Please return the lines of the data that contain "time".

··· Records supplied

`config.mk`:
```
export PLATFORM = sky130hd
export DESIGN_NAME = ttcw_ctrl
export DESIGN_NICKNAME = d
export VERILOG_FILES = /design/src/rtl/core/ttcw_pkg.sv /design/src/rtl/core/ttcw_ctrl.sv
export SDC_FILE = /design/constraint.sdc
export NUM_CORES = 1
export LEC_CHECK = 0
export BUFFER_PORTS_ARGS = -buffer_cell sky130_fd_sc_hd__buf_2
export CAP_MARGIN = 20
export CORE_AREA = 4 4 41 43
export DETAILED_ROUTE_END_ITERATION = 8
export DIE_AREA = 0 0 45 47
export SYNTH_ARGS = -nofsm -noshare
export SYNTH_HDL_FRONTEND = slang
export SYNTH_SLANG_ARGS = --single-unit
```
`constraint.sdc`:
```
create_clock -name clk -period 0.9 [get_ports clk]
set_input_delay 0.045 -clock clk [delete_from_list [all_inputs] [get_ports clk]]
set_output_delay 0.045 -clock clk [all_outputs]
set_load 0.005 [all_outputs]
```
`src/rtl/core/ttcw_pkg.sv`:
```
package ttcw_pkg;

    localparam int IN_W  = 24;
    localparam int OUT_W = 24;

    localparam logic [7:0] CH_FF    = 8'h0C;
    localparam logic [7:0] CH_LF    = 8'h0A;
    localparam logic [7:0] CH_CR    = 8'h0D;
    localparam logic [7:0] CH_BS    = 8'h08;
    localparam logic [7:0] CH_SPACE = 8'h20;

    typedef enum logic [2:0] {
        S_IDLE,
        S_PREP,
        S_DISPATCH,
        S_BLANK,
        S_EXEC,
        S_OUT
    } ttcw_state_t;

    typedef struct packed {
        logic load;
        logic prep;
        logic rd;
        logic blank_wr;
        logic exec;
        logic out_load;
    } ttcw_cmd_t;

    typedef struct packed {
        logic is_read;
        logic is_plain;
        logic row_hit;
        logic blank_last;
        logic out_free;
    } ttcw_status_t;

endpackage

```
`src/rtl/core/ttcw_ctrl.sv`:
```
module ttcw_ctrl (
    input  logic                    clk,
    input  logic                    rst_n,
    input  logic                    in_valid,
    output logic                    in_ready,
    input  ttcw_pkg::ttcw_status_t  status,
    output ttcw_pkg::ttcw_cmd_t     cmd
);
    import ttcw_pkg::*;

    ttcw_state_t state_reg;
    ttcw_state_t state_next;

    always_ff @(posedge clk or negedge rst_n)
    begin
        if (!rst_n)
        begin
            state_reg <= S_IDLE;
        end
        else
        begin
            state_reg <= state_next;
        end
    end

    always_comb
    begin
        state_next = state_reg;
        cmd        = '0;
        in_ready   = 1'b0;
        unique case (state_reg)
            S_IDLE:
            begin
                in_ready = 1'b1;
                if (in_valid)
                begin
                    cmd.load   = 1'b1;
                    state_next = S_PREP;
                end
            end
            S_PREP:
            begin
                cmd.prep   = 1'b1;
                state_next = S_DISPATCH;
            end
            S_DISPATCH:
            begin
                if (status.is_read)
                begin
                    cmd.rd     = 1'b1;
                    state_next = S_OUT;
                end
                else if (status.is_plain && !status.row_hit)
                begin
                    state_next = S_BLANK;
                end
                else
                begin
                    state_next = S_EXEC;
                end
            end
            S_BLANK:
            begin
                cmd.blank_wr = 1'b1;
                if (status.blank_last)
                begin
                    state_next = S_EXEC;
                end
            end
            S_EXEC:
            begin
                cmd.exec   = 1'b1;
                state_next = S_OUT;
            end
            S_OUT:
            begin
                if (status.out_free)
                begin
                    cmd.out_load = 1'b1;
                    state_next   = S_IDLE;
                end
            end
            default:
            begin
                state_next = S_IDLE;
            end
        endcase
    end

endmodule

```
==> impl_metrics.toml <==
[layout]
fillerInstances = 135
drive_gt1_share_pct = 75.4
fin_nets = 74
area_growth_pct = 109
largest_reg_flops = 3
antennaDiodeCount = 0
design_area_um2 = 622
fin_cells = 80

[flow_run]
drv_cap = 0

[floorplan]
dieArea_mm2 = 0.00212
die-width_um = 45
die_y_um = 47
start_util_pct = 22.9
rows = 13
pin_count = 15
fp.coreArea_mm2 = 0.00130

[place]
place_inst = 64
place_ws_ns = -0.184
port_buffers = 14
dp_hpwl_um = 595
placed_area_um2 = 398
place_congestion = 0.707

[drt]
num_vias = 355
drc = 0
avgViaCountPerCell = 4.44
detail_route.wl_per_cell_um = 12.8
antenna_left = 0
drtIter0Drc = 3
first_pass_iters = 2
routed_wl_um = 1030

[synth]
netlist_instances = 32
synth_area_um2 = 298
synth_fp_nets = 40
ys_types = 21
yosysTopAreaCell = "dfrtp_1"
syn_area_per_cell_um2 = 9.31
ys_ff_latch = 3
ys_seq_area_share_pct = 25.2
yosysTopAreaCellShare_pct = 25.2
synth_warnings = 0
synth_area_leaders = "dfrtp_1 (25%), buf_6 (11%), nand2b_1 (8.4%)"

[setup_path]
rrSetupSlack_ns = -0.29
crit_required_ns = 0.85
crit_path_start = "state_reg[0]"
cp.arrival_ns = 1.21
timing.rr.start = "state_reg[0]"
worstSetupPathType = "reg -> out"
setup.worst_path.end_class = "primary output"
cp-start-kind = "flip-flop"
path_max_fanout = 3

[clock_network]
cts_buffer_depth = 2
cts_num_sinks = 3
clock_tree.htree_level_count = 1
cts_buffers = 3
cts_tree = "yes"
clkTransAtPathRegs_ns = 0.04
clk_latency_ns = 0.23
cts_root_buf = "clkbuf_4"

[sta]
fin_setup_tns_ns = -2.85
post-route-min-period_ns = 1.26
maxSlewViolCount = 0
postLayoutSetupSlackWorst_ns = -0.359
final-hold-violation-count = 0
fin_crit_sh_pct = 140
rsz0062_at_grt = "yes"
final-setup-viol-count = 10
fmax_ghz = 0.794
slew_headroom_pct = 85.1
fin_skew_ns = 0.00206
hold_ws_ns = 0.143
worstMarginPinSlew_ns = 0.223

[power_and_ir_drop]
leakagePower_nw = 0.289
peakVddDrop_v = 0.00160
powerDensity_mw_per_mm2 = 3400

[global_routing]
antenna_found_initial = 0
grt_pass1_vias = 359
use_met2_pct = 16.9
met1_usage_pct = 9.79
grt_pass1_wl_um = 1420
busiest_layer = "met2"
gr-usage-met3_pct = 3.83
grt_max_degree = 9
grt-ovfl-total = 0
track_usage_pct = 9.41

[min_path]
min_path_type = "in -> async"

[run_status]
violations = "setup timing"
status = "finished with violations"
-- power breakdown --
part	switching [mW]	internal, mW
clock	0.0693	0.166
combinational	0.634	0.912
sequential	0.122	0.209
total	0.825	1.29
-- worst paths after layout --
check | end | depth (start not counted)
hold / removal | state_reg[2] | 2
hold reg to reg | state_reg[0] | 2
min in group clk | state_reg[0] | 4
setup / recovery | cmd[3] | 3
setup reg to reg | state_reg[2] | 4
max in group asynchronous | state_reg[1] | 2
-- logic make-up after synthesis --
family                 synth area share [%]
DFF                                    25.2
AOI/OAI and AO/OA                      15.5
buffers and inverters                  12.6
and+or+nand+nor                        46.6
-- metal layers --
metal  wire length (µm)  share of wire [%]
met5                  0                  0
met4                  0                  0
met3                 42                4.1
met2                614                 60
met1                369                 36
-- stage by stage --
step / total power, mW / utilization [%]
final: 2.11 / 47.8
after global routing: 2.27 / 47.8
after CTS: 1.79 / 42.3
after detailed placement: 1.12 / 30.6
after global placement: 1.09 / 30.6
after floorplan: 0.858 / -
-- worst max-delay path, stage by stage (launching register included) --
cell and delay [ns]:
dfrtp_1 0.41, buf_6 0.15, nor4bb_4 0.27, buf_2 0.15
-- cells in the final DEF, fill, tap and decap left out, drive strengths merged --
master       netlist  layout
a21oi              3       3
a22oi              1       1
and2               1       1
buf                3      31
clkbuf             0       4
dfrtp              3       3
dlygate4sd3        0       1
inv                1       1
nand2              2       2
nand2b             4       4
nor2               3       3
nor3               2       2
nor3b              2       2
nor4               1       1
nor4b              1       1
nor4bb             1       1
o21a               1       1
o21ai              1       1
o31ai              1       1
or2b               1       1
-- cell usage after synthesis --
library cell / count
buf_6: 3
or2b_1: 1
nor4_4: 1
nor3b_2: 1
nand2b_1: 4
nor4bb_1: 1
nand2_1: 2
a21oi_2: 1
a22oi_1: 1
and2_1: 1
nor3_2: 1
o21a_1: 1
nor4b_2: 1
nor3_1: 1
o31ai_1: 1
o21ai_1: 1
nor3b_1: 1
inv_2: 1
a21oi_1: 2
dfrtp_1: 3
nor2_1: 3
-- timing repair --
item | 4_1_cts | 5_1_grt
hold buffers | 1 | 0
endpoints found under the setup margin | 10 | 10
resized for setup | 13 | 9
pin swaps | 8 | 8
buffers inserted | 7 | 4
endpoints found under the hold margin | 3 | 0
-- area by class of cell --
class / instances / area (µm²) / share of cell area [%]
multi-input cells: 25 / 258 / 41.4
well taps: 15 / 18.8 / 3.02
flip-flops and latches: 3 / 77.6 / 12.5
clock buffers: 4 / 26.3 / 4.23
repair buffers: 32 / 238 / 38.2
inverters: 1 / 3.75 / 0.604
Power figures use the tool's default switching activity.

······
··· Records supplied

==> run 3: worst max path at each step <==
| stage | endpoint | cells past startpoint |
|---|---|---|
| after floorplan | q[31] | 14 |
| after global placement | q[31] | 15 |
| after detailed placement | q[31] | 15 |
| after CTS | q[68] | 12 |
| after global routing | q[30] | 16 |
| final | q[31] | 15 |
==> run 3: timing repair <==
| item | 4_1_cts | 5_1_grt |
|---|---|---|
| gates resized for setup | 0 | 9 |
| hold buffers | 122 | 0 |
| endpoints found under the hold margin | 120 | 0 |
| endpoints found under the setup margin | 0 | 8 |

······
··· Records supplied

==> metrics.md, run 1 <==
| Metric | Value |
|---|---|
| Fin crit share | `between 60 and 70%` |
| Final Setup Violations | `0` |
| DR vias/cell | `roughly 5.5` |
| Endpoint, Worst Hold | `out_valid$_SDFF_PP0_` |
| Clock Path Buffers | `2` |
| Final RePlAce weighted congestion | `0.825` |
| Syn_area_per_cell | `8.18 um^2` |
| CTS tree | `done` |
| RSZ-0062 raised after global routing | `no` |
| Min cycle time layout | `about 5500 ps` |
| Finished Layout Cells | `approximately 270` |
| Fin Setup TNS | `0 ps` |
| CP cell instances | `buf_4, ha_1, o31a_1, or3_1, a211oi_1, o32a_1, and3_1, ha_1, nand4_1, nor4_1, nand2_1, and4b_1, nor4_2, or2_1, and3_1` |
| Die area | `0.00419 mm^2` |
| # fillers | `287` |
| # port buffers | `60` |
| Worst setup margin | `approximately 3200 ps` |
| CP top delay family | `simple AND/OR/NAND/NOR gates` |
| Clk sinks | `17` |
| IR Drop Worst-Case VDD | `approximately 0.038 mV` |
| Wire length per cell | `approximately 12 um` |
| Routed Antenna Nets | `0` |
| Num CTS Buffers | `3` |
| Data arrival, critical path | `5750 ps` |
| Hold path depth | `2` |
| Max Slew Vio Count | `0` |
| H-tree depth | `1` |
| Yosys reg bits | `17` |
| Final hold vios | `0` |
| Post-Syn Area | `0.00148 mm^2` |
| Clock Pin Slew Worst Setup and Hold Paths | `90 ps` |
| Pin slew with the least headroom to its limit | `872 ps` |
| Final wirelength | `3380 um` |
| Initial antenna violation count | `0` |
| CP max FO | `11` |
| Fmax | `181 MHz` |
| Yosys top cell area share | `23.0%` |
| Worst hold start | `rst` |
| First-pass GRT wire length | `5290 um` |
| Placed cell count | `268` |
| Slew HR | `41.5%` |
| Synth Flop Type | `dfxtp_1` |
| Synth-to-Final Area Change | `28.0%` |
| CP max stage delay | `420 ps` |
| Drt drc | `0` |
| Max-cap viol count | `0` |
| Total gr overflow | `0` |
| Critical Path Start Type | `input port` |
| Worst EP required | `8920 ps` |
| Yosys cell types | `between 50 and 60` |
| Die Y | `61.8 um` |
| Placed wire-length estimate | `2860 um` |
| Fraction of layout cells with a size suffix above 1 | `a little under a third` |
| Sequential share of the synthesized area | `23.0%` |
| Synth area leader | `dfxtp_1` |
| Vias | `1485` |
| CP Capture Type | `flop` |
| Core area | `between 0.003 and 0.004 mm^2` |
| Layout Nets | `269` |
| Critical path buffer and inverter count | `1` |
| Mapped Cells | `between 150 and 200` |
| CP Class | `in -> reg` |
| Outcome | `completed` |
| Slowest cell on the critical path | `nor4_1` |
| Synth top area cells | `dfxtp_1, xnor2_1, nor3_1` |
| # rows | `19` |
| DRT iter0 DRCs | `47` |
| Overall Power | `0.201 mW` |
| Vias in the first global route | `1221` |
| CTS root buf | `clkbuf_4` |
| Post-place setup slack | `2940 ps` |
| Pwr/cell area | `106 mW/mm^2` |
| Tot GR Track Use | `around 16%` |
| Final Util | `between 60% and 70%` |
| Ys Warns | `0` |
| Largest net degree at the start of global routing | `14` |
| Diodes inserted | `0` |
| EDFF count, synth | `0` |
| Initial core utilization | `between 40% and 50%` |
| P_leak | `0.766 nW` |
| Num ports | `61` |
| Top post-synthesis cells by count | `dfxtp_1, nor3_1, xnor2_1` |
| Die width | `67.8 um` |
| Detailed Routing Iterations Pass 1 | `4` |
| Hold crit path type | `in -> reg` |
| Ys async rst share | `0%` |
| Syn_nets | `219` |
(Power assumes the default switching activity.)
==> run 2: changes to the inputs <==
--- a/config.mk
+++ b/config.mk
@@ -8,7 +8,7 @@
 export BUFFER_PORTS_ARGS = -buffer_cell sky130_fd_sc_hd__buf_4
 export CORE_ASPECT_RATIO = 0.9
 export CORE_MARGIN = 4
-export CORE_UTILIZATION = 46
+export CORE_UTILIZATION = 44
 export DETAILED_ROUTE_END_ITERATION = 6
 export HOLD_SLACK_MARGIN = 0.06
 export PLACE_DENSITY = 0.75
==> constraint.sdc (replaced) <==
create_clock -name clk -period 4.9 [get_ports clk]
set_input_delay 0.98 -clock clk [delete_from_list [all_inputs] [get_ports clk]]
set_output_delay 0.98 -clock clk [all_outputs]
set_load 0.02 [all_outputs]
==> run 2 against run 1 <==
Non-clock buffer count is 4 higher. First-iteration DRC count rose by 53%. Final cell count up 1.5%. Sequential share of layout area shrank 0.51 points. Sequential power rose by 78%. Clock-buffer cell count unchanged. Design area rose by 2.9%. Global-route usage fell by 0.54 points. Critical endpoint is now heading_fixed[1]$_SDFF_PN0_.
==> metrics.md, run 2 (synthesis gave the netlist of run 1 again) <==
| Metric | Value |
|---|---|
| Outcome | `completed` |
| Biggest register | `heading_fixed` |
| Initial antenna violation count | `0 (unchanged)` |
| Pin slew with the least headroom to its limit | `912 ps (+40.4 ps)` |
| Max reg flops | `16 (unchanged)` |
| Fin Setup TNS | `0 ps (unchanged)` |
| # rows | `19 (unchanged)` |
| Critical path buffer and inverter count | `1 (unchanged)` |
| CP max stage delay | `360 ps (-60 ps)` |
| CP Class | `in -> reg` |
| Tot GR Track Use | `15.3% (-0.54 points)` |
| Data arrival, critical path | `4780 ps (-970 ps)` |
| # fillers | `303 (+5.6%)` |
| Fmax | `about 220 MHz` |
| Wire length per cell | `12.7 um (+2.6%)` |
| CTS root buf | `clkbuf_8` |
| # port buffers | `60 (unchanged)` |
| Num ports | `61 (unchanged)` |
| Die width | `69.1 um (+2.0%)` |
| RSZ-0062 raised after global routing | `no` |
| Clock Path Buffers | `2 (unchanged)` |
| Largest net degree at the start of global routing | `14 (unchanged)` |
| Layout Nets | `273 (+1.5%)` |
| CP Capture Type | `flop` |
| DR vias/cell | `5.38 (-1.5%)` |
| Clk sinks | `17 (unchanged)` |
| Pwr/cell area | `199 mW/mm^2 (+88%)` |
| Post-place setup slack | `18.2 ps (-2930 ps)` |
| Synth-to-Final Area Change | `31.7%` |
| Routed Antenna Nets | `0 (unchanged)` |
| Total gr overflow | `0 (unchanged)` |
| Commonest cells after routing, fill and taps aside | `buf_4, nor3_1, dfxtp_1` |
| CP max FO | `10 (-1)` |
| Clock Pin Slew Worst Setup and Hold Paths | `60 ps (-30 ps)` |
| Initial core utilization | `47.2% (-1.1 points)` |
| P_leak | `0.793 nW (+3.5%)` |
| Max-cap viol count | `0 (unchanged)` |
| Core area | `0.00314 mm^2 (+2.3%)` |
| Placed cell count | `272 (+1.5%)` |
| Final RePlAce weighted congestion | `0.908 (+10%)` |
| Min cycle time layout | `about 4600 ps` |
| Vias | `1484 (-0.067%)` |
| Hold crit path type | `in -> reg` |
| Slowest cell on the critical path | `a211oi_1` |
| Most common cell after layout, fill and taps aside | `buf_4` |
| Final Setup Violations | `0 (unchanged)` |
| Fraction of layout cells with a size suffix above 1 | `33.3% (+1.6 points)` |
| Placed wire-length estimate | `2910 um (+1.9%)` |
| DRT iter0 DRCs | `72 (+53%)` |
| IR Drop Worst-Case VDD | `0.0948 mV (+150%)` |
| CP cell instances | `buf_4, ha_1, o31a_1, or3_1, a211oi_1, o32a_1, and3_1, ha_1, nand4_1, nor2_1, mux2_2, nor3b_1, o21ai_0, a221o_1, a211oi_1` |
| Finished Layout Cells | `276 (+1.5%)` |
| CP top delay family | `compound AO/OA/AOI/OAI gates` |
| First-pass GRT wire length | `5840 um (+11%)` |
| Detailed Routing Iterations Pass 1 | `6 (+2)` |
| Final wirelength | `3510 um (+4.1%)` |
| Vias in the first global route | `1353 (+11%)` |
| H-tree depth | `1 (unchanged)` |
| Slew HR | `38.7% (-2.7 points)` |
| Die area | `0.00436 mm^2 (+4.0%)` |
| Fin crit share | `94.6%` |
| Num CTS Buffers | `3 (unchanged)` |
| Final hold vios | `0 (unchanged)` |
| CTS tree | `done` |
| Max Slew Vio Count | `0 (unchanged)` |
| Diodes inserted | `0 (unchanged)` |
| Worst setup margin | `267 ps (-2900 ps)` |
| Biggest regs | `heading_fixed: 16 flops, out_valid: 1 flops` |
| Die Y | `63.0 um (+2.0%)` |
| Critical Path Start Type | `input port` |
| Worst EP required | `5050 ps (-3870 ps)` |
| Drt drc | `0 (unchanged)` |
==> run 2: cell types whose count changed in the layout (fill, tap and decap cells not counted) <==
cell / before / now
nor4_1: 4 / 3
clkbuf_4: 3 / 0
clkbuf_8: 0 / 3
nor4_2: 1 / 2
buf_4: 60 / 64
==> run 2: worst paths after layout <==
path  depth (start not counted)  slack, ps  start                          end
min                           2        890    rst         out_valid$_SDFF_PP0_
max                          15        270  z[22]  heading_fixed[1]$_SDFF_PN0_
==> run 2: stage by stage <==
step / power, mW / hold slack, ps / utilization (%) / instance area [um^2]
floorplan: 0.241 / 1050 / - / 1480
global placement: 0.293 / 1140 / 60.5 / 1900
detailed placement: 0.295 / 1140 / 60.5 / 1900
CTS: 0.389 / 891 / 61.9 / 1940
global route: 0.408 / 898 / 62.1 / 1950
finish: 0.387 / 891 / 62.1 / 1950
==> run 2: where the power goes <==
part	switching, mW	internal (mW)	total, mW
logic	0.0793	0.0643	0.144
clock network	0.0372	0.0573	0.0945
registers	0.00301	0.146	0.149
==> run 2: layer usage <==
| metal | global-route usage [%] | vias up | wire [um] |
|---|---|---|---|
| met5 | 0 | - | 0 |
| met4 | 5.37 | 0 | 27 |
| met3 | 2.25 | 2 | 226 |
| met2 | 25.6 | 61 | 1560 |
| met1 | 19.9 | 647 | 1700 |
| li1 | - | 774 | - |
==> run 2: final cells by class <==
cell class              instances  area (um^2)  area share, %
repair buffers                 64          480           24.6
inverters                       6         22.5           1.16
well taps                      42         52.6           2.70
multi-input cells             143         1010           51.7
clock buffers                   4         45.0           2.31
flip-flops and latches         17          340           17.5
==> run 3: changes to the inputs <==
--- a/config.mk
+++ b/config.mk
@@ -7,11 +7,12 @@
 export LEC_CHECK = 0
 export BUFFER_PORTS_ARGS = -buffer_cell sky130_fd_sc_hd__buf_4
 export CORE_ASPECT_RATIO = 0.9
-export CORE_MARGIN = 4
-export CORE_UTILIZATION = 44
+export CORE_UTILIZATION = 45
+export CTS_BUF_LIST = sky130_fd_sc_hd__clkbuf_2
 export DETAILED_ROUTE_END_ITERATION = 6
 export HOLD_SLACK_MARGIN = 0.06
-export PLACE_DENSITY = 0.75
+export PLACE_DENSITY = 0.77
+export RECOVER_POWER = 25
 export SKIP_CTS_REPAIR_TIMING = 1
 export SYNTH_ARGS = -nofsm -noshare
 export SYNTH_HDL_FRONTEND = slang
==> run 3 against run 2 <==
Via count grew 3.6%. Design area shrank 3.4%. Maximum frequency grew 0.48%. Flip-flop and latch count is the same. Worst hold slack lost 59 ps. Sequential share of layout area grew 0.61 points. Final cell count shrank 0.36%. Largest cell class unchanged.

······

▸ Your solution:
| Min cycle time layout | `about 5500 ps` |
| Min cycle time layout | `about 4600 ps` |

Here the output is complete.